N is from the range <10 ; 10^5>
for number 80, the output should look like this:
79 + 1 = 80
78 + 2 = 80
77 + 3 = 80
76 + 4 = 80
75 + 5 = 80
74 + 6 = 80
73 + 7 = 80
72 + 8 = 80
71 + 9 = 80
I wrote a code that works in most cases but the system rejects the solution when testing the number 100000, because the program does not find such pairs - the test requires 9000 such pairs. I can't understand what's wrong because I think the program is okay. I'd like to ask for some advice.
My code:
#include <stdio.h>
#include <math.h>
int digit_count(int n)
{
int i = 0;
while (n > 0)
{
n /= 10;
i++;
}
return i;
}
int breakdown(int n)
{
long n_digits = digit_count(n), check = 0, count = 1;
long double y_max = pow(10, (n_digits - 1)) - 1, y_min = (pow(10, (n_digits - 2)));
for (int i = (int)y_min; i <= (int)y_max; i++)
{
if (digit_count(n - i) >= 2 && digit_count(i)+1 == digit_count(n - 1))
{
printf("%d + %d = %d %d\n", n - i, i, n, count);
check = 1;
count++;
}
}
if (check == 0)
{
printf("Nothing to show.");
}
return 0;
}
int main(void)
{
unsigned int n = 0;
printf("Podaj N: ");
if (1 != scanf("%u", &n))
{
printf("Incorrect input");
return 1;
}
if (n > 1000000 || n < 10)
{
printf("Incorrect input");
return 1;
}
breakdown(n);
return 0;
}
PS: I forgot to mention that the count variable is here only for debugging
I solved the problem in this way. Now it works for all numbers in the range according to the task.
#include <stdio.h>
#include <math.h>
int digit_count(int n)
{
int i = 0;
while (n > 0)
{
n /= 10;
i++;
}
return i;
}
int breakdown(int n)
{
int n_digits = digit_count(n), check = 0;
double y_max = pow(10, n_digits - 1) - 1;
//int i = 0 instead of i = y_min = (pow(10, (n_digits - 2))
for (int i = 0; i <= (int)y_max; i++)
{
//instead of if (digit_count(n - i) >= 2 && digit_count(i)+1 == digit_count(n - i))
if (digit_count(n - i) >= 2 && digit_count(n - i) == digit_count(i) + 1)
{
printf("%d + %d = %d\n", n - i, i, n);
check = 1;
}
}
if (check == 0)
{
printf("Nothing to show.");
}
return 0;
}
int main(void)
{
unsigned int n = 0;
printf("Podaj N: ");
if (1 != scanf("%u", &n))
{
printf("Incorrect input");
return 1;
}
if (n > 1000000 || n < 10)
{
printf("Incorrect input");
return 1;
}
breakdown(n);
return 0;
}
The posted code checks all the numbers in [10k - 2, 10k - 1 - 1], k beeing the number of digits of n, using the expansive (and wrong) condition
if (digit_count(n - i) >= 2 && digit_count(i)+1 == digit_count(n - 1)) { /* ... */ }
// ^
You can solve the problem avoiding all (or at least most of) those digits counts, by carefully calculating the valid extents of the ranges of the x and y values.
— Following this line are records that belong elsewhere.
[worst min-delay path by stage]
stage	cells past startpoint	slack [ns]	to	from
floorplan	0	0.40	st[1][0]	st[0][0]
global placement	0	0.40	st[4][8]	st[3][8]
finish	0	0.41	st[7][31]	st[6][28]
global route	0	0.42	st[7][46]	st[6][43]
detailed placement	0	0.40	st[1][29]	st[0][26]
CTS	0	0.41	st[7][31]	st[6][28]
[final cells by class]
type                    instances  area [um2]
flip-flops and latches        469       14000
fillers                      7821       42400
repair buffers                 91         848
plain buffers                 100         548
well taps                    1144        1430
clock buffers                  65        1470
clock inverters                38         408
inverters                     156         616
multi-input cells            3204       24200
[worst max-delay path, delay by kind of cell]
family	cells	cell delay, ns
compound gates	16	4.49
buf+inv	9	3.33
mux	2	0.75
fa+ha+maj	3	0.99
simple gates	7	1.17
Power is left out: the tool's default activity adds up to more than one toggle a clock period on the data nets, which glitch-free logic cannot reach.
$ cat src/rtl/adtw_freq_map.sv
// four-stage piecewise-linear map from control reading to frequency
module adtw_freq_map import adtw_pkg::*; (
  input  logic       clk,
  input  logic       rst,
  input  logic       in_valid,
  output logic       in_ready,
  input  reading_t   in_item,
  output logic       out_valid,
  input  logic       out_ready,
  output freq_item_t out_item
);

  typedef struct packed {
    logic [DIFF_W-1:0] diff;
    logic [SEG_W-1:0]  seg;
    logic              last;
    logic              osc;
  } s1_t;

  typedef struct packed {
    logic [PROD_W-1:0] prod;
    logic              last;
    logic              osc;
  } s2_t;

  typedef struct packed {
    logic [PROD_W-1:0] prod;
    logic [FREQ_W-1:0] q_est;
    logic              last;
    logic              osc;
  } s3_t;

  logic       v1, v2, v3, v4;
  logic       en1, en2, en3, en4;
  s1_t        s1, s1_next;
  s2_t        s2, s2_next;
  s3_t        s3, s3_next;
  freq_item_t s4, s4_next;

  logic [SEG_W-1:0]     seg;
  logic [READING_W-1:0] offset;
  logic [MULT_W-1:0]    mult;
  logic [RECIP_W-1:0]   recip;
  logic [PROD_W+RECIP_W-1:0] scaled;
  logic [DIVC_W-1:0]    divc;
  logic [PROD_W-1:0]    back;
  logic [PROD_W-1:0]    rem_full;
  logic [DIVC_W-1:0]    rem;

  // stage advances when empty or when its successor advances
  assign en4      = !v4 || out_ready;
  assign en3      = !v3 || en4;
  assign en2      = !v2 || en3;
  assign en1      = !v1 || en2;
  assign in_ready = en1;

  // stage 1: find the segment and the offset into it
  always_comb begin
    seg = SEG_W'(SEG_LAST);
    for (int k = SEG_LAST - 1; k >= 0; k--) begin
      if (in_item.control_reading < READING_W'(SEG_STEP * (k + 2))) begin
        seg = SEG_W'(k);
      end
    end
    if (seg == SEG_W'(SEG_LAST)) begin
      offset = READING_W'(LAST_OFFSET);
    end else begin
      offset = READING_W'(seg) * READING_W'(SEG_STEP);
    end
    s1_next.diff = DIFF_W'(in_item.control_reading - offset);
    s1_next.seg  = seg;
    s1_next.last = (seg == SEG_W'(SEG_LAST));
    s1_next.osc  = in_item.oscillator_select;
  end

  // stage 2: scale by the segment slope
  always_comb begin
    if (s1.last) begin
      mult = MULT_W'(LAST_MULT);
    end else begin
      mult = MULT_W'(BASE_MULT) << s1.seg;
    end
    s2_next.prod = PROD_W'(s1.diff) * PROD_W'(mult);
    s2_next.last = s1.last;
    s2_next.osc  = s1.osc;
  end

  // stage 3: quotient estimate by reciprocal, low by at most one
  always_comb begin
    recip  = s2.last ? RECIP_W'(RECIP_LAST) : RECIP_W'(RECIP_MAIN);
    scaled = (PROD_W + RECIP_W)'(s2.prod) * (PROD_W + RECIP_W)'(recip);
    s3_next.prod  = s2.prod;
    s3_next.q_est = scaled[RECIP_SHIFT +: FREQ_W];
    s3_next.last  = s2.last;
    s3_next.osc   = s2.osc;
  end

  // stage 4: remainder check corrects the estimate
  always_comb begin
    divc     = s3.last ? DIVC_W'(DIV_LAST) : DIVC_W'(DIV_MAIN);
    back     = PROD_W'(s3.q_est) * PROD_W'(divc);
    rem_full = s3.prod - back;
    rem      = rem_full[DIVC_W-1:0];
    s4_next.freq = s3.q_est + FREQ_W'(rem >= divc);
    s4_next.osc  = s3.osc;
  end

  // valid bits
  always_ff @(posedge clk) begin
    if (rst) begin
      v1 <= 1'b0;
      v2 <= 1'b0;
      v3 <= 1'b0;
      v4 <= 1'b0;
    end else begin
      if (en1) v1 <= in_valid;
      if (en2) v2 <= v1;
      if (en3) v3 <= v2;
      if (en4) v4 <= v3;
    end
  end

  // stage payloads
  always_ff @(posedge clk) begin
    if (en1) s1 <= s1_next;
    if (en2) s2 <= s2_next;
    if (en3) s3 <= s3_next;
    if (en4) s4 <= s4_next;
  end

  assign out_valid = v4;
  assign out_item  = s4;

endmodule
[src/rtl/npm_pkg.sv]
// npm_pkg: types, widths and codes shared by the nearest point matcher
// depends on nothing; imported by npm_dist and nearest_point_matcher_top
`default_nettype none

package npm_pkg;

    localparam int MAX_TARGETS = 8192;
    localparam int IDX_W       = $clog2(MAX_TARGETS);
    localparam int CNT_W       = $clog2(MAX_TARGETS + 1);
    localparam int COORD_W     = 20;
    localparam int AXIS_W      = COORD_W;
    localparam int SQ_W        = 2 * AXIS_W;
    localparam int DIST_W      = 42;
    localparam int POINT_W     = 3 * COORD_W;

    localparam logic [DIST_W-1:0] THRESH_RESET = DIST_W'(1717987);

    typedef enum logic [1:0] {
        CMD_CLEAR  = 2'd0,
        CMD_APPEND = 2'd1,
        CMD_QUERY  = 2'd2
    } cmd_t;

    typedef struct packed {
        logic signed [COORD_W-1:0] x;
        logic signed [COORD_W-1:0] y;
        logic signed [COORD_W-1:0] z;
    } point_t;

    typedef struct packed {
        logic             valid;
        logic [IDX_W-1:0] idx;
    } tag_t;

endpackage

`default_nettype wire

[src/rtl/npm_dist.sv]
// npm_dist: three stage squared euclidean distance pipeline with tag
// depends on npm_pkg; fed by the point store read port
`default_nettype none

module npm_dist (
    input  logic                               clk,
    input  logic                               rst_n,
    input  npm_pkg::point_t                    query,
    input  npm_pkg::point_t                    target,
    input  npm_pkg::tag_t                      tag_in,
    output logic [npm_pkg::DIST_W-1:0]         sum_sq,
    output npm_pkg::tag_t                      tag_out,
    output logic                               busy
);
    import npm_pkg::*;

    logic [AXIS_W-1:0] ax_reg, ay_reg, az_reg;
    logic [SQ_W-1:0]   sx_reg, sy_reg, sz_reg;
    logic [DIST_W-1:0] dist_reg;
    tag_t              tag1_reg, tag2_reg, tag3_reg;
    logic [AXIS_W-1:0] ax_next, ay_next, az_next;

    function automatic logic [AXIS_W-1:0] abs_diff(
        input logic signed [COORD_W-1:0] a,
        input logic signed [COORD_W-1:0] b
    );
        logic signed [COORD_W:0] d;
        logic        [COORD_W:0] m;
        d = $signed({a[COORD_W-1], a}) - $signed({b[COORD_W-1], b});
        m = d[COORD_W] ? (~d + 1'b1) : d;
        return m[AXIS_W-1:0];
    endfunction

    always_comb
    begin
        ax_next = abs_diff(query.x, target.x);
        ay_next = abs_diff(query.y, target.y);
        az_next = abs_diff(query.z, target.z);
    end

    always_ff @(posedge clk)
    begin
        ax_reg   <= ax_next;
        ay_reg   <= ay_next;
        az_reg   <= az_next;
        sx_reg   <= ax_reg * ax_reg;
        sy_reg   <= ay_reg * ay_reg;
        sz_reg   <= az_reg * az_reg;
        dist_reg <= DIST_W'(sx_reg) + DIST_W'(sy_reg) + DIST_W'(sz_reg);
    end

    always_ff @(posedge clk or negedge rst_n)
    begin
        if (!rst_n)
        begin
            tag1_reg <= '0;
            tag2_reg <= '0;
            tag3_reg <= '0;
        end
        else
        begin
            tag1_reg <= tag_in;
            tag2_reg <= tag1_reg;
            tag3_reg <= tag2_reg;
        end
    end

    assign sum_sq  = dist_reg;
    assign tag_out = tag3_reg;
    assign busy    = tag1_reg.valid | tag2_reg.valid | tag3_reg.valid;

endmodule

`default_nettype wire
The following is a possible implementation
#include <assert.h>
#include <stdbool.h>
#include <stdio.h>
static inline long min_(long a, long b)
{
return b < a ? b : a;
}
static inline long max_(long a, long b)
{
return b < a ? a : b;
}
int digit_count(long n);
// Specilization for integer exponent.
long pow_10_(int exponent);
// A little helper struct
typedef struct range_s
{
long begin, end;
} range_t;
// Shrinks the range of the y values so that all the x = z - y are valid
// (the right nummber of digits and less than z).
range_t find_range(long z, long x_0)
{
range_t y = {max_(1, x_0 / 10), x_0};
range_t x = {x_0, min_(z, x_0 * 10)};
long x_1 = z - y.begin;
if (x_1 < x.begin)
y.end = y.begin;
else if (x_1 >= x.end)
y.begin = min_(z - x.end + 1, y.end);
long x_2 = z - y.end;
if (x_2 > x.end)
y.begin = y.end;
else if (x_2 <= x.begin)
y.end = max_(z - x.begin + 1, y.begin);
return y;
}
long print_sums(long z, range_t y);
long breakdown(long z)
{
int n_digits = digit_count(z); // <- Only once.
long x_0 = pow_10_(n_digits - 1);
// Depending on z, the x values may have the same number of digits of z or
// one less.
long count = 0;
if (n_digits > 2)
{
count += print_sums(z, find_range(z, x_0 / 10));
}
count += print_sums(z, find_range(z, x_0));
return count;
}
int main(void)
{
long n = 0;
if (1 != scanf("%lu", &n))
{
printf("Incorrect input");
return 1;
}
if (n > 1000000 || n < 10)
{
printf("Incorrect input");
return 1;
}
printf("\nCount: %ld\n", breakdown(n));
return 0;
}
int digit_count(long n)
{
int i = 0;
while (n > 0)
{
n /= 10;
i++;
}
return i ? i : 1; // I consider 0 a 1-digit number.
}
long pow_10_(int exponent)
{
if (exponent < 0)
return 0;
long result = 1;
while (exponent-- > 0)
result *= 10;
return result;
}
#define SAMPLES 5
long print_sums(long z, range_t y)
{
for (long i = y.begin; i < y.end; ++i)
#ifndef SHOW_ONLY_SAMPLES
printf("%ld + %ld = %ld\n", z - i, i, z);
#else
if ( i < y.begin + SAMPLES - 1 || i > y.end - SAMPLES )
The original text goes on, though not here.